Heat is energy in transit that flows due to a temperature difference. Unlike heat transmitted by thermal conduction or thermal convection, thermal radiation can propagate through a vacuum. Thermal radiation is characterized by a particular spectrum of many wavelengths that are associated with emission from an object, due to the vibration of its molecules at a given temperature. Thermal radiation can be emitted from objects at any wavelength, and at very high temperatures such radiation is associated with spectra far above the infrared, extending into visible, ultraviolet, and even X-ray regions (e.g. the solar corona). Thus, the popular association of infrared radiation with thermal radiation is only a coincidence based on typical (comparatively low) temperatures often found near the surface of planet Earth.
The concept of emissivity is important in understanding the infrared emissions of objects. This is a property of a surface that describes how its thermal emissions deviate from the ideal of a black body. To further explain, two objects at the same physical temperature may not show the same infrared image if they have differing emissivity. For example, for any pre-set emissivity value, objects with higher emissivity will appear hotter, and those with a lower emissivity will appear cooler (assuming, as is often the case, that the surrounding environment is cooler than the objects being viewed). When an object has less than perfect emissivity, it obtains properties of reflectivity and/or transparency, and so the temperature of the surrounding environment is partially reflected by and/or transmitted through the object. If the object were in a hotter environment, then a lower emissivity object at the same temperature would likely appear to be hotter than a more emissive one. For that reason, incorrect selection of emissivity and not accounting for environmental temperatures will give inaccurate results when using infrared cameras and pyrometers.
Applications
Night vision
. Despite a dark back-lit scene, active-infrared night vision delivers identifying details, as seen on the display monitor.]] Infrared is used in night vision equipment when there is insufficient visible light to see.
Night vision devices operate through a process involving the conversion of ambient light photons into electrons that are then amplified by a chemical and electrical process and then converted back into visible light.
Infrared light sources can be used to augment the available ambient light for conversion by night vision devices, increasing in-the-dark visibility without actually using a visible light source.
The use of infrared light and night vision devices should not be confused with thermal imaging, which creates images based on differences in surface temperature by detecting infrared radiation (heat) that emanates from objects and their surrounding environment.
Thermography
Infrared radiation can be used to remotely determine the temperature of objects (if the emissivity is known). This is termed thermography, or in the case of very hot objects in the NIR or visible it is termed
pyrometry. Thermography (thermal imaging) is mainly used in military and industrial applications but the technology is reaching the public market in the form of infrared cameras on cars due to greatly reduced production costs.
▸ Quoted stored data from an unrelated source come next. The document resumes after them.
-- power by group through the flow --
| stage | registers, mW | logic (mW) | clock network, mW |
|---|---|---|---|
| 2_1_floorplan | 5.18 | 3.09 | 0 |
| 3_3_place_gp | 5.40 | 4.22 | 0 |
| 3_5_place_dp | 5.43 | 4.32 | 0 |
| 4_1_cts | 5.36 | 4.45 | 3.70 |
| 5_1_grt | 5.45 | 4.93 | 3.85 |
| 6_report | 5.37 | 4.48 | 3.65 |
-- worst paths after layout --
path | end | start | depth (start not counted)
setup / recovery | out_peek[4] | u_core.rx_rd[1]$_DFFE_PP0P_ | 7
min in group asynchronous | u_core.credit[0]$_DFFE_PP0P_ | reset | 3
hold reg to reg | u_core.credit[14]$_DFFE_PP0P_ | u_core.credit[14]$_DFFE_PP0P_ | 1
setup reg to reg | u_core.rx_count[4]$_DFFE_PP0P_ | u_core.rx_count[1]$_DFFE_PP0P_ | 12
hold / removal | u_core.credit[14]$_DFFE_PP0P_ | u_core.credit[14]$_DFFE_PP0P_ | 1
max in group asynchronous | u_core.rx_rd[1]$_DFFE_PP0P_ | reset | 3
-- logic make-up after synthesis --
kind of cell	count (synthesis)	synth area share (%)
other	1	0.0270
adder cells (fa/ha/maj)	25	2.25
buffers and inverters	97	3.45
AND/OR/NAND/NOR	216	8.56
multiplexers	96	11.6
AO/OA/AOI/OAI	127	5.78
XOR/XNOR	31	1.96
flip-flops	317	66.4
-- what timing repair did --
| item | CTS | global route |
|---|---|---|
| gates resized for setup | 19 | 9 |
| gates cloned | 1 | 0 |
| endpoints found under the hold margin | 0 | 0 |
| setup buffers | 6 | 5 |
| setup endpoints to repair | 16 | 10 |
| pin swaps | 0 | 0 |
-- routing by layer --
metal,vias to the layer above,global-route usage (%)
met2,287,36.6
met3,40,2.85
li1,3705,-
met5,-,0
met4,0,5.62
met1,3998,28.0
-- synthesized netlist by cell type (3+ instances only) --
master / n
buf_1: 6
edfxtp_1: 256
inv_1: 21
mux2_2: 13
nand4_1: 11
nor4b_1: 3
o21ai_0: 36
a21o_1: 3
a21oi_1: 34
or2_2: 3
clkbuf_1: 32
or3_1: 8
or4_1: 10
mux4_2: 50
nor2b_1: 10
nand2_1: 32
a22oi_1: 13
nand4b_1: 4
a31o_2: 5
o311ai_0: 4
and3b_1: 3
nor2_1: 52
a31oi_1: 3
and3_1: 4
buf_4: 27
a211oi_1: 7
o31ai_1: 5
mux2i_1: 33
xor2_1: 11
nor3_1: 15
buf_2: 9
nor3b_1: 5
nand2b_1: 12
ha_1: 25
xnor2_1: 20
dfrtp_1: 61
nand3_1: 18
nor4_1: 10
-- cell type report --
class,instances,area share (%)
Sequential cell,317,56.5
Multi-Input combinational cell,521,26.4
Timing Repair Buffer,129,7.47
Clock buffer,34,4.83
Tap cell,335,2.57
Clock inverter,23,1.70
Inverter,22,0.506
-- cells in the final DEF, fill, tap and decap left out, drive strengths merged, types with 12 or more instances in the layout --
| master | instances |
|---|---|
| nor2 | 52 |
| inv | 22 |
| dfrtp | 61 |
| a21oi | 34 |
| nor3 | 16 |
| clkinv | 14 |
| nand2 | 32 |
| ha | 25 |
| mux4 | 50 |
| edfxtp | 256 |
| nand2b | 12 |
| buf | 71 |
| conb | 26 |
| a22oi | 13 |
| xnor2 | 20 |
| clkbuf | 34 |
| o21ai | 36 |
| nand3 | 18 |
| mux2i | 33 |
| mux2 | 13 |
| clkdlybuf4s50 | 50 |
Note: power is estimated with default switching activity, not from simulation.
===== config.mk =====
export PLATFORM = sky130hd
export DESIGN_NAME = crc16_frame_ctrl
export DESIGN_NICKNAME = d
export VERILOG_FILES = /design/src/rtl/crc16_frame_ctrl.sv
export SDC_FILE = /design/constraint.sdc
export NUM_CORES = 1
export LEC_CHECK = 0
export CORE_ASPECT_RATIO = 1.5
export CORE_MARGIN = 1
export CORE_UTILIZATION = 25
export DETAILED_ROUTE_END_ITERATION = 12
export PLACE_DENSITY = 0.55
export SYNTH_ARGS = -nofsm -noshare
export SYNTH_HDL_FRONTEND = slang
export SYNTH_SLANG_ARGS = --single-unit

===== constraint.sdc =====
create_clock -name clk -period 2.6 [get_ports clk]
set_input_delay 0.26 -clock clk [delete_from_list [all_inputs] [get_ports clk]]
set_output_delay 0.26 -clock clk [all_outputs]
set_load 0.005 [all_outputs]
==> src/rtl/lsu_arb.sv <==
// rtl/lsu_arb.sv - core/dbg fixed-priority arbiter for the shared LSU with starvation guard
module lsu_arb #(
    parameter int MAX_WAIT = 4
) (
    input  logic        clk_i,
    input  logic        rst_ni,
    input  logic        core_req_i,
    input  logic        core_we_i,
    input  logic [31:0] core_addr_i,
    input  logic [31:0] core_wdata_i,
    input  logic [3:0]  core_bmask_i,
    input  logic        core_us_i,
    input  logic        dbg_req_i,
    input  logic        dbg_we_i,
    input  logic [31:0] dbg_addr_i,
    input  logic [31:0] dbg_wdata_i,
    input  logic [3:0]  dbg_bmask_i,
    input  logic        dbg_us_i,
    output logic        core_gnt_o,
    output logic        dbg_gnt_o,
    output logic        core_rvalid_o,
    output logic        dbg_rvalid_o,
    output logic [31:0] core_rdata_o,
    output logic [31:0] dbg_rdata_o,
    output logic        core_err_o,
    output logic        dbg_err_o,
    output logic        lsu_sten_o,
    output logic [31:0] lsu_addr_o,
    output logic [31:0] lsu_st_data_o,
    output logic [3:0]  lsu_byte_num_o,
    output logic        lsu_ld_us_o,
    input  logic [31:0] lsu_ld_data_i
);

    localparam logic [3:0] MAX_W = 4'(MAX_WAIT);

    logic [3:0]  wait_cnt_q, wait_cnt_d;
    logic        core_rvalid_q, core_rvalid_d;
    logic        dbg_rvalid_q, dbg_rvalid_d;
    logic [31:0] core_rdata_q, core_rdata_d;
    logic [31:0] dbg_rdata_q, dbg_rdata_d;
    logic        core_err_q, core_err_d;
    logic        dbg_err_q, dbg_err_d;

    logic        starved;
    logic        sel_we;
    logic [3:0]  sel_mask;
    logic        sel_legal;
    logic        any_gnt;

    function automatic logic mask_legal(input logic [3:0] m);
        return (m == 4'b0001) || (m == 4'b0011) || (m == 4'b1111);
    endfunction

    always_comb begin
        starved    = dbg_req_i && (wait_cnt_q == MAX_W);
        core_gnt_o = rst_ni && core_req_i && !starved;
        dbg_gnt_o  = rst_ni && dbg_req_i && (!core_req_i || starved);
        any_gnt    = core_gnt_o || dbg_gnt_o;

        // Idle cycles present the core fields; sten stays low so nothing commits.
        sel_we         = dbg_gnt_o ? dbg_we_i     : core_we_i;
        sel_mask       = dbg_gnt_o ? dbg_bmask_i  : core_bmask_i;
        lsu_addr_o     = dbg_gnt_o ? dbg_addr_i   : core_addr_i;
        lsu_st_data_o  = dbg_gnt_o ? dbg_wdata_i  : core_wdata_i;
        lsu_ld_us_o    = dbg_gnt_o ? dbg_us_i     : core_us_i;
        lsu_byte_num_o = sel_mask;
        sel_legal      = mask_legal(sel_mask);
        lsu_sten_o     = any_gnt && sel_we && sel_legal;
    end

    always_comb begin
        wait_cnt_d = 4'd0;
        if (dbg_req_i && !dbg_gnt_o) begin
            wait_cnt_d = (wait_cnt_q >= MAX_W) ? MAX_W : wait_cnt_q + 4'd1;
        end

        core_rvalid_d = core_gnt_o;
        dbg_rvalid_d  = dbg_gnt_o;
        core_err_d    = core_gnt_o && !sel_legal;
        dbg_err_d     = dbg_gnt_o && !sel_legal;
        core_rdata_d  = (core_gnt_o && !sel_we && sel_legal) ? lsu_ld_data_i : 32'd0;
        dbg_rdata_d   = (dbg_gnt_o && !sel_we && sel_legal) ? lsu_ld_data_i : 32'd0;
    end

    always_ff @(posedge clk_i) begin
        if (!rst_ni) begin
            wait_cnt_q    <= 4'd0;
            core_rvalid_q <= 1'b0;
            dbg_rvalid_q  <= 1'b0;
            core_rdata_q  <= 32'd0;
            dbg_rdata_q   <= 32'd0;
            core_err_q    <= 1'b0;
            dbg_err_q     <= 1'b0;
        end else begin
            wait_cnt_q    <= wait_cnt_d;
            core_rvalid_q <= core_rvalid_d;
            dbg_rvalid_q  <= dbg_rvalid_d;
            core_rdata_q  <= core_rdata_d;
            dbg_rdata_q   <= dbg_rdata_d;
            core_err_q    <= core_err_d;
            dbg_err_q     <= dbg_err_d;
        end
    end

    // A response still in flight when reset arrives is dropped, not shown.
    assign core_rvalid_o = core_rvalid_q && rst_ni;
    assign dbg_rvalid_o  = dbg_rvalid_q && rst_ni;
    assign core_err_o    = core_err_q && core_rvalid_o;
    assign dbg_err_o     = dbg_err_q && dbg_rvalid_o;
    assign core_rdata_o  = core_rdata_q;
    assign dbg_rdata_o   = dbg_rdata_q;

endmodule
===== src/rtl/button_conditioner.sv =====
// Multi-channel push-button conditioner: synchroniser, debouncer, edge pulses,
// long-press detection and auto-repeat, fully independent per channel.
module button_conditioner #(
  parameter int unsigned N_CH         = 4,
  parameter int unsigned SYNC_STAGES  = 2,
  parameter int unsigned DBC_CYCLES   = 500000,
  parameter int unsigned ACTIVE_LOW   = 1,
  parameter int unsigned LONG_CYCLES  = 50000000,
  parameter int unsigned REPEAT_DELAY = 25000000,
  parameter int unsigned REPEAT_RATE  = 5000000
) (
  input  logic            clk,
  input  logic            rst_n,
  input  logic [N_CH-1:0] in,
  input  logic [N_CH-1:0] rpt_en,
  output logic [N_CH-1:0] out,
  output logic [N_CH-1:0] rise,
  output logic [N_CH-1:0] fall,
  output logic [N_CH-1:0] edj,
  output logic [N_CH-1:0] rpt,
  output logic [N_CH-1:0] long_press
);

  localparam logic        REL_LVL  = (ACTIVE_LOW != 0);
  localparam int unsigned HOLD_MAX = (LONG_CYCLES > REPEAT_DELAY) ? LONG_CYCLES : REPEAT_DELAY;
  localparam int unsigned TMR_MAX  = (REPEAT_DELAY > REPEAT_RATE) ? REPEAT_DELAY : REPEAT_RATE;
  localparam int          DW       = $clog2(DBC_CYCLES + 1);
  localparam int          HW       = $clog2(HOLD_MAX + 1);
  localparam int          TW       = $clog2(TMR_MAX + 1);

  localparam logic [DW-1:0] DBC_LAST  = DW'(DBC_CYCLES - 1);
  localparam logic [HW-1:0] HOLD_SAT  = HW'(HOLD_MAX);
  localparam logic [HW-1:0] LONG_PRE  = HW'(LONG_CYCLES - 1);
  localparam logic [TW-1:0] DLY_LAST  = TW'(REPEAT_DELAY - 1);
  localparam logic [TW-1:0] RATE_LAST = TW'(REPEAT_RATE - 1);
  localparam logic [TW-1:0] TMR_ONE   = TW'(1);
  localparam logic          DLY_ONE   = (REPEAT_DELAY == 1);

  typedef enum logic [1:0] {
    ST_IDLE   = 2'd0,
    ST_DELAY  = 2'd1,
    ST_REPEAT = 2'd2
  } rpt_state_e;

  for (genvar ch = 0; ch < N_CH; ch++) begin : g_ch
    logic [SYNC_STAGES-1:0] sync_q;
    logic                   s;
    logic [DW-1:0]          dbc_q, dbc_d;
    logic                   out_q, out_d;
    logic                   rise_q, fall_q, edj_q;
    logic [HW-1:0]          hold_q, hold_d;
    logic                   long_q, long_d;
    logic                   en_q;
    rpt_state_e             st_q, st_d;
    logic [TW-1:0]          tmr_q, tmr_d;
    logic                   rpt_q, rpt_d;
    logic                   trig;

    assign s = sync_q[SYNC_STAGES-1] ^ REL_LVL;

    // State registers; synchroniser resets to the released pin level.
    always_ff @(posedge clk or negedge rst_n) begin
      if (!rst_n) begin
        sync_q <= {SYNC_STAGES{REL_LVL}};
        dbc_q  <= '0;
        out_q  <= 1'b0;
        rise_q <= 1'b0;
        fall_q <= 1'b0;
        edj_q  <= 1'b0;
        hold_q <= '0;
        long_q <= 1'b0;
        en_q   <= 1'b0;
        st_q   <= ST_IDLE;
        tmr_q  <= '0;
        rpt_q  <= 1'b0;
      end else begin
        sync_q <= {sync_q[SYNC_STAGES-2:0], in[ch]};
        dbc_q  <= dbc_d;
        out_q  <= out_d;
        rise_q <= out_d & ~out_q;
        fall_q <= ~out_d & out_q;
        edj_q  <= out_d ^ out_q;
        hold_q <= hold_d;
        long_q <= long_d;
        en_q   <= rpt_en[ch];
        st_q   <= st_d;
        tmr_q  <= tmr_d;
        rpt_q  <= rpt_d;
      end
    end

    // Debounce counter and held-time counter; hold reads 0 in the rise cycle.
    always_comb begin
      dbc_d  = '0;
      out_d  = out_q;
      hold_d = '0;
      if (s != out_q) begin
        if (dbc_q == DBC_LAST) begin
          out_d = ~out_q;
        end else begin
          dbc_d = dbc_q + 1'b1;
        end
      end else begin
        dbc_d = '0;
      end
      if (out_q && out_d) begin
        hold_d = (hold_q == HOLD_SAT) ? hold_q : hold_q + 1'b1;
      end else begin
        hold_d = '0;
      end
      long_d = out_q && out_d && (hold_q == LONG_PRE);
    end

    // Auto-repeat: the triggering cycle counts as timer 0.
    always_comb begin
      st_d  = st_q;
      tmr_d = tmr_q;
      rpt_d = 1'b0;
      trig  = rpt_en[ch] && out_q && (rise_q || !en_q);
      case (st_q)
        ST_IDLE: begin
          tmr_d = '0;
          if (trig && DLY_ONE) begin
            st_d  = ST_REPEAT;
            rpt_d = 1'b1;
          end else if (trig) begin
            st_d  = ST_DELAY;
            tmr_d = TMR_ONE;
          end else begin
            st_d  = ST_IDLE;
          end
        end
        ST_DELAY: begin
          if (tmr_q == DLY_LAST) begin
            st_d  = ST_REPEAT;
            tmr_d = '0;
            rpt_d = 1'b1;
          end else begin
            tmr_d = tmr_q + 1'b1;
          end
        end
        ST_REPEAT: begin
          if (tmr_q == RATE_LAST) begin
            tmr_d = '0;
            rpt_d = 1'b1;
          end else begin
            tmr_d = tmr_q + 1'b1;
          end
        end
        default: begin
          st_d  = ST_IDLE;
          tmr_d = '0;
        end
      endcase
      // Release or disable wins on the same edge and suppresses any pulse.
      if (!out_d || !rpt_en[ch]) begin
        st_d  = ST_IDLE;
        tmr_d = '0;
        rpt_d = 1'b0;
      end else begin
        rpt_d = rpt_d;
      end
    end

    assign out[ch]        = out_q;
    assign rise[ch]       = rise_q;
    assign fall[ch]       = fall_q;
    assign edj[ch]        = edj_q;
    assign rpt[ch]        = rpt_q;
    assign long_press[ch] = long_q;
  end

endmodule
==> src/rtl/vscale_htif_host.sv <==
// vscale_htif_host: host-side HTIF engine issuing user PCR commands and polling tohost
module vscale_htif_host #(
  parameter int ADDR_W = 12,
  parameter int DATA_W = 64,
  parameter int TIMEOUT = 1024,
  parameter int POLL_INTERVAL = 256,
  parameter logic [ADDR_W-1:0] TOHOST_ADDR = 12'h780
) (
  input  logic              clk,
  input  logic              resetn,
  input  logic              cmd_valid,
  output logic              cmd_ready,
  input  logic              cmd_rw,
  input  logic [ADDR_W-1:0] cmd_addr,
  input  logic [DATA_W-1:0] cmd_data,
  output logic              res_valid,
  input  logic              res_ready,
  output logic [DATA_W-1:0] res_data,
  output logic              res_err,
  input  logic              poll_en,
  output logic              tohost_valid,
  input  logic              tohost_ready,
  output logic [DATA_W-1:0] tohost_data,
  output logic              pcr_req_valid,
  input  logic              pcr_req_ready,
  output logic              pcr_req_rw,
  output logic [ADDR_W-1:0] pcr_req_addr,
  output logic [DATA_W-1:0] pcr_req_data,
  input  logic              pcr_resp_valid,
  output logic              pcr_resp_ready,
  input  logic [DATA_W-1:0] pcr_resp_data,
  output logic              busy
);
  localparam int TW = $clog2(TIMEOUT + 1);
  localparam int PW = $clog2(POLL_INTERVAL + 1);
  typedef enum logic [1:0] {IDLE, REQ, RESP, RESULT} state_e;
  typedef enum logic [1:0] {USER, POLL, CLEAR} tag_e;
  state_e state_q, state_d;
  tag_e tag_q, tag_d;
  logic [TW-1:0] tmo_q, tmo_d;
  logic [PW-1:0] poll_q, poll_d;
  logic pend_q, pend_d;
  logic rw_q, rw_d;
  logic [ADDR_W-1:0] addr_q, addr_d;
  logic [DATA_W-1:0] data_q, data_d;
  logic [DATA_W-1:0] res_data_q, res_data_d;
  logic res_err_q, res_err_d;
  logic th_valid_q, th_valid_d;
  logic [DATA_W-1:0] th_data_q, th_data_d;
  logic active, tmo_hit, done, fail, due;
  assign active = state_q == REQ || state_q == RESP;
  assign tmo_hit = tmo_q == TW'(TIMEOUT - 1);
  assign done = state_q == RESP && pcr_resp_valid;
  assign fail = active && tmo_hit && !done;
  assign due = poll_en && !th_valid_q && (pend_q || (state_q == IDLE && poll_q == PW'(POLL_INTERVAL - 1)));
  assign cmd_ready = state_q == IDLE;
  assign busy = state_q != IDLE;
  assign res_valid = state_q == RESULT;
  assign res_data = res_data_q;
  assign res_err = res_err_q;
  assign tohost_valid = th_valid_q;
  assign tohost_data = th_data_q;
  assign pcr_req_valid = state_q == REQ && !tmo_hit;
  assign pcr_req_rw = rw_q;
  assign pcr_req_addr = addr_q;
  assign pcr_req_data = data_q;
  assign pcr_resp_ready = state_q == IDLE || state_q == RESP;
  always_comb begin
    state_d = state_q;
    tag_d = tag_q;
    tmo_d = active ? tmo_q + TW'(1) : '0;
    poll_d = (state_q == IDLE && poll_en && !th_valid_q) ? poll_q + PW'(1) : '0;
    pend_d = pend_q && poll_en;
    rw_d = rw_q;
    addr_d = addr_q;
    data_d = data_q;
    res_data_d = res_data_q;
    res_err_d = res_err_q;
    th_valid_d = th_valid_q && !tohost_ready;
    th_data_d = th_data_q;
    case (state_q)
      IDLE: if (cmd_valid || due) begin
        state_d = REQ;
        tag_d = cmd_valid ? USER : POLL;
        rw_d = cmd_valid && cmd_rw;
        addr_d = cmd_valid ? cmd_addr : TOHOST_ADDR;
        data_d = cmd_valid ? cmd_data : '0;
        poll_d = '0;
        pend_d = cmd_valid && due;
      end
      REQ: if (!tmo_hit && pcr_req_ready) state_d = RESP;
      RESULT: if (res_ready) state_d = IDLE;
      default: ;
    endcase
    if (fail) begin
      state_d = tag_q == USER ? RESULT : IDLE;
      if (tag_q == USER) begin
        res_data_d = '0;
        res_err_d = 1'b1;
      end
    end
    if (done && tag_q == USER) begin
      state_d = RESULT;
      res_data_d = pcr_resp_data;
      res_err_d = 1'b0;
    end
    if (done && tag_q == POLL) begin
      state_d = IDLE;
      if (pcr_resp_data != '0) begin
        state_d = REQ;
        tag_d = CLEAR;
        rw_d = 1'b1;
        addr_d = TOHOST_ADDR;
        data_d = '0;
        tmo_d = '0;
        th_data_d = pcr_resp_data;
      end
    end
    if (done && tag_q == CLEAR) begin
      state_d = IDLE;
      th_valid_d = 1'b1;
    end
  end
  always_ff @(posedge clk or negedge resetn) begin
    if (!resetn) begin
      state_q <= IDLE;
      tag_q <= USER;
      tmo_q <= '0;
      poll_q <= '0;
      pend_q <= 1'b0;
      rw_q <= 1'b0;
      addr_q <= '0;
      data_q <= '0;
      res_data_q <= '0;
      res_err_q <= 1'b0;
      th_valid_q <= 1'b0;
      th_data_q <= '0;
    end else begin
      state_q <= state_d;
      tag_q <= tag_d;
      tmo_q <= tmo_d;
      poll_q <= poll_d;
      pend_q <= pend_d;
      rw_q <= rw_d;
      addr_q <= addr_d;
      data_q <= data_d;
      res_data_q <= res_data_d;
      res_err_q <= res_err_d;
      th_valid_q <= th_valid_d;
      th_data_q <= th_data_d;
    end
  end
endmodule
Thermographic cameras detect radiation in the infrared range of the electromagnetic spectrum (roughly 9,000–14,000 nm or 9–14 μm) and produce images of that radiation. Since infrared radiation is emitted by all objects based on their temperatures, according to the black-body radiation law, thermography makes it possible to "see" one's environment with or without visible illumination. The amount of radiation emitted by an object increases with temperature, therefore thermography allows one to see variations in temperature (hence the name).
Hyperspectral imaging
A hyperspectral image is a "picture" containing continuous spectrum through a wide spectral range at each pixel. Hyperspectral imaging is gaining importance in the field of applied spectroscopy particularly with NIR, SWIR, MWIR, and LWIR spectral regions. Typical applications include biological, mineralogical, defence, and industrial measurements.
Thermal infrared hyperspectral imaging can be similarly performed using a thermographic camera, with the fundamental difference that each pixel contains a full LWIR spectrum. Consequently, chemical identification of the object can be performed without a need for an external light source such as the Sun or the Moon. Such cameras are typically applied for geological measurements, outdoor surveillance and UAV applications.[Frost&Sullivan, Technical Insights, Aerospace&Defence (Feb 2011): World First Thermal Hyperspectral Camera for Unmanned Aerial Vehicles .]
Other imaging
In infrared photography,
are used to capture the near-infrared spectrum.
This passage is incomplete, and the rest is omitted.